The raid of a Geneva subsidiary of HSBC in the wake of money laundering allegations is just the latest example of how difficult it is for financial institutions to root out bad actors like terrorist groups, drug traffickers and human smugglers.
This isn’t even the first time HSBC has made headlines for problems with money laundering. In 2012, the bank was accused of failing to catch more than $670 billion in wire transfers and more than $9.4 billion in purchases of U.S. currency from its subsidiary in Mexico — all associated with money laundering. U.S. authorities estimate drug trafficking organizations send between $19 and $29 billion annually to Mexico from the U.S. And according to the United Nations, gangs reap some $10 billion a year from millions of illegal border crossings into the U.S. from Mexico. It’s major banks — like Bank of America, JPMorgan Chase and Wells Fargo — that are being used as financial conduits for the smuggling industry.
Although regulatory oversight of financial systems has been stepped up over the past several years, the sheer volume of trade and commerce across borders make it a near-impossible task to detect fraudulent or suspect accounts. That failure costs banks billions in penalties.
Some of the blame for this lies with the rules governing the movement of money into and out of financial institutions, which are unrealistic in today’s world. Many of those regulations were penned in the 1980s; 40 years later, they don’t make sense. These rules were written for blue-sky scenarios, ones where financial institutions have all the tools they need to be compliant. But they no longer have these tools, because the financial world looks very different than it did even a decade ago, let alone 40 years ago.
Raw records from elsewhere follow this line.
--- src/rtl/prba_pkg.sv ---
package prba_pkg;

	localparam int ADDR_W      = 32;
	localparam int FRAME_W     = 20;
	localparam int COUNT_W     = 13;
	localparam int COUNT_RESET = 4096;
	localparam int PAGE_SHIFT  = 12;
	localparam int WORD_BITS   = 64;
	localparam int WB_W        = 6;
	localparam int STEP_BITS   = 8;
	localparam int SB_W        = 3;
	localparam int IN_DATA_W   = 48;
	localparam int OUT_DATA_W  = 40;

	typedef enum logic {
		KIND_ALLOC = 1'b0,
		KIND_FREE  = 1'b1
	} kind_t;

	typedef enum logic [1:0] {
		ST_OK       = 2'd0,
		ST_NOSPACE  = 2'd1,
		ST_BADCOUNT = 2'd2,
		ST_OUTSIDE  = 2'd3
	} status_t;

	typedef enum logic [1:0] {
		REG_POOL0_BASE  = 2'd0,
		REG_POOL1_BASE  = 2'd1,
		REG_POOL0_COUNT = 2'd2,
		REG_POOL1_COUNT = 2'd3
	} reg_idx_t;

	typedef struct packed {
		logic               found;
		logic [SB_W-1:0]    pos;
		logic [COUNT_W-1:0] run;
	} scan_res_t;

endpackage

--- src/rtl/prba_scan.sv ---
module prba_scan (
	input  logic [prba_pkg::STEP_BITS-1:0] lane_bits,
	input  logic [prba_pkg::STEP_BITS-1:0] lane_en,
	input  logic [prba_pkg::COUNT_W-1:0]   run_in,
	input  logic [prba_pkg::COUNT_W-1:0]   count,
	output prba_pkg::scan_res_t            res
);

	always_comb begin
		logic [prba_pkg::COUNT_W-1:0] run;
		logic                         found;
		logic [prba_pkg::SB_W-1:0]    pos;
		run   = run_in;
		found = 1'b0;
		pos   = '0;
		for (int k = 0; k < prba_pkg::STEP_BITS; k++) begin
			if (lane_en[k] && !found) begin
				if (lane_bits[k]) begin
					run = '0;
				end else begin
					run = run + 1'b1;
					if (run == count) begin
						found = 1'b1;
						pos   = prba_pkg::SB_W'(k);
					end
				end
			end
		end
		res.found = found;
		res.pos   = pos;
		res.run   = run;
	end

endmodule

--- config.mk ---
export PLATFORM = sky130hd
export DESIGN_NAME = prba_scan
export DESIGN_NICKNAME = d
export VERILOG_FILES = /design/src/rtl/prba_pkg.sv /design/src/rtl/prba_scan.sv
export SDC_FILE = /design/constraint.sdc
export NUM_CORES = 1
export LEC_CHECK = 0
export BUFFER_PORTS_ARGS = -buffer_cell sky130_fd_sc_hd__buf_4
export CAP_MARGIN = 0
export CORE_MARGIN = 2
export CORE_UTILIZATION = 60
export DETAILED_ROUTE_END_ITERATION = 10
export MAX_ROUTING_LAYER = met4
export PLACE_DENSITY_LB_ADDON = 0.2
export SYNTH_ARGS = -nofsm -noshare
export SYNTH_HDL_FRONTEND = slang
export SYNTH_SLANG_ARGS = --single-unit
--- constraint.sdc ---
create_clock -name vclk -period 37.1
set_clock_uncertainty 0.2 [all_clocks]
set_input_delay 5.565 -clock vclk [all_inputs]
set_output_delay 5.565 -clock vclk [all_outputs]
set_load 0.03 [all_outputs]
==> flow_metrics.env <==
export IMPL_status="finished, final reports clean"
export IMPL_p_leak_uw=0.00322
export IMPL_seq_cell_count=0
export IMPL_p_seq_share_pct=0
export IMPL_critical_path_peak_fanout=31
export IMPL_hold_ws_ns=11.35
export IMPL_worstPathRequired_ns=31.33
export IMPL_dp_hpwl_mm=28.0
export IMPL_wl_per_cell_um=23.3
export IMPL_rows=45
export IMPL_drc=0
export IMPL_endpoint_kind="output port"
export IMPL_die_x_um=130
export IMPL_avgSynthCellArea_sq_um=6.80
export IMPL_drv_cap=0
export IMPL_syn_nets=1445
export IMPL_crit_top_cell="ha_1"
export IMPL_setup_ws_ns=12.70
export IMPL_vias_per_cell=7.48
export IMPL_antenna_left=0
export IMPL_ys_types=121
export IMPL_min_period_ns=24.40
export IMPL_intPower_uw=57.3
export IMPL_tns_ns=0
export IMPL_areaGrowthSynthToFinish_pct=3.20
export IMPL_grt_util_met1_pct=61.8
export IMPL_grt_pass1_wl_mm=57.5
export IMPL_fin_util_pct=64.0
export IMPL_postSynthCellCount=1395
export IMPL_post_place_ws_ns=13.10
export IMPL_grt_use_met2_pct=64.5
export IMPL_grt_total_usage_pct=43.5
export IMPL_yosysWarnings=0
export IMPL_drive_gt1_share_pct=14.2
export IMPL_start_util_pct=62.0
export IMPL_rsz0062_at_grt="no"
export IMPL_cp_slowest_cell="a31oi_4"
export IMPL_clkPwrFrac_pct=0
export IMPL_ys_seq_area_share_pct=0
export IMPL_clock_buffer_count=0
export IMPL_hp_class="in2out"
export IMPL_cp_arrival_ns=18.64
export IMPL_power_frac_comb_pct=100.0
export IMPL_critPathMaxStageDelay_ns=0.92
export IMPL_ctsResizeCount=0
export IMPL_postCtsHoldBufs=0
export IMPL_critPathCapture="res[15]"
export IMPL_max_freq_ghz=0.0410
export IMPL_power_density_nw_per_um2=16.5
export IMPL_core_area_sq_um=15300
export IMPL_critPathKind="in2out"
export IMPL_tightest_slew_ns=1.10
export IMPL_grt_pass1_vias=10282
export IMPL_syn_cell_area_sq_um=9490
export IMPL_port_buffers=59
export IMPL_fin_crit_sh_pct=65.8
export IMPL_peakVddDrop_v=0.0000154
export IMPL_max_slew_margin_rel_pct=26.8
export IMPL_vias=11816
export IMPL_die_area_sq_um=16800
export IMPL_swShare_pct=64.6
export IMPL_grt_busiest_layer="met2"
export IMPL_startpoint_type="input pin"
export IMPL_dr_pass1_iters=8
export IMPL_grt_max_degree=32
export IMPL_grt_ovfl_total=0
export IMPL_setup_violations=0
export IMPL_total_power_uw=162
export IMPL_fillers=1485
export IMPL_antenna_cells=0
export IMPL_place_gp_congestion=1.03
export IMPL_antenna_found_initial=0
export IMPL_maxSlewViolCount=0
export IMPL_hold_viol=0
export IMPL_critPathLaunch="run_in[0]"
export IMPL_drt_iter0_drc=1715
export IMPL_fp_dieH_um=130
export IMPL_ios=59
export IMPL_fin_nets=1420
export IMPL_switchingPower_uw=104
export IMPL_postCtsSetupRepairBufs=0
export IMPL_drt_wl_total_mm=36.8
export IMPL_final_seq_area_sq_um=0
export IMPL_globalRouteMet3Util_pct=5.90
Take WeChat, a Chinese chat app introduced in 2013. Last month, during Chinese New Year, WeChat users sent each other over one billion virtual red envelopes filled with real cash to celebrate the Chinese New Year. Users of Alipay Wallet from Alibaba gifted $642 million in cash to their friends during the holiday. Those who crafted anti-money laundering regulations decades ago never envisioned a world where this would be possible.
We need technology and big data-based solutions that enable financial institutions to monitor these modern ways of moving money. Banks now face global problems, no matter how local they are, because their funds are being moved digitally around the planet. For instance, it’s enormously difficult for a bank based in Canada to verify the identity of a person receiving money in Mexico or Nigeria without having a branch there. A crucial step in this fight is to make sure banks know their customers and the risks they represent.
The technology to do that is actually available now. Technologies for screening wire transfers, for example, include knowledge-based systems that use data about money laundering to make inferences about transfers. Additionally, link analysis works by identifying relationships among individual accounts, people and organizations, and uses readily available data to make call. My own company created GlobalGateway, a bank-grade online identity verification service to help businesses verify a person’s identity using both traditional and cyber identity data sources. Our technology enables businesses to verify identities around the world seamlessly via a single API, providing a consistent and normalized set of data fields for integration regardless of the country’s unique data fields.
Bottom line: Whether someone is transferring money from rural Mexico or Lagos, Nigeria, it’s important for banks to be able to screen and confirm identities across global data sources and international watch lists.
Financial institutions and money service operators must understand their respective responsibilities under different legislation. Those who breach Know Your Customer (KYC), Anti-Money Laundering (AML) and Counter-Terrorism Financing (CTF) requirements may be indicted with a penalty of imprisonment and tremendous fines for “reckless disregard” of sanctions — not to mention headline risks.
Financial institutions, government and businesses should be integrating and using these modern technologies that allow them to catch criminals before they cause billion-dollar problems, and enable good actors to engage in productive commerce. The days when all the information a bank needed to know about a customer was in a filing cabinet are long gone. Technologies exist today to allow banks to harness vast amounts of electronic data and make identity verification fast, accurate and global. The challenge is getting institutions like HSBC to adopt them.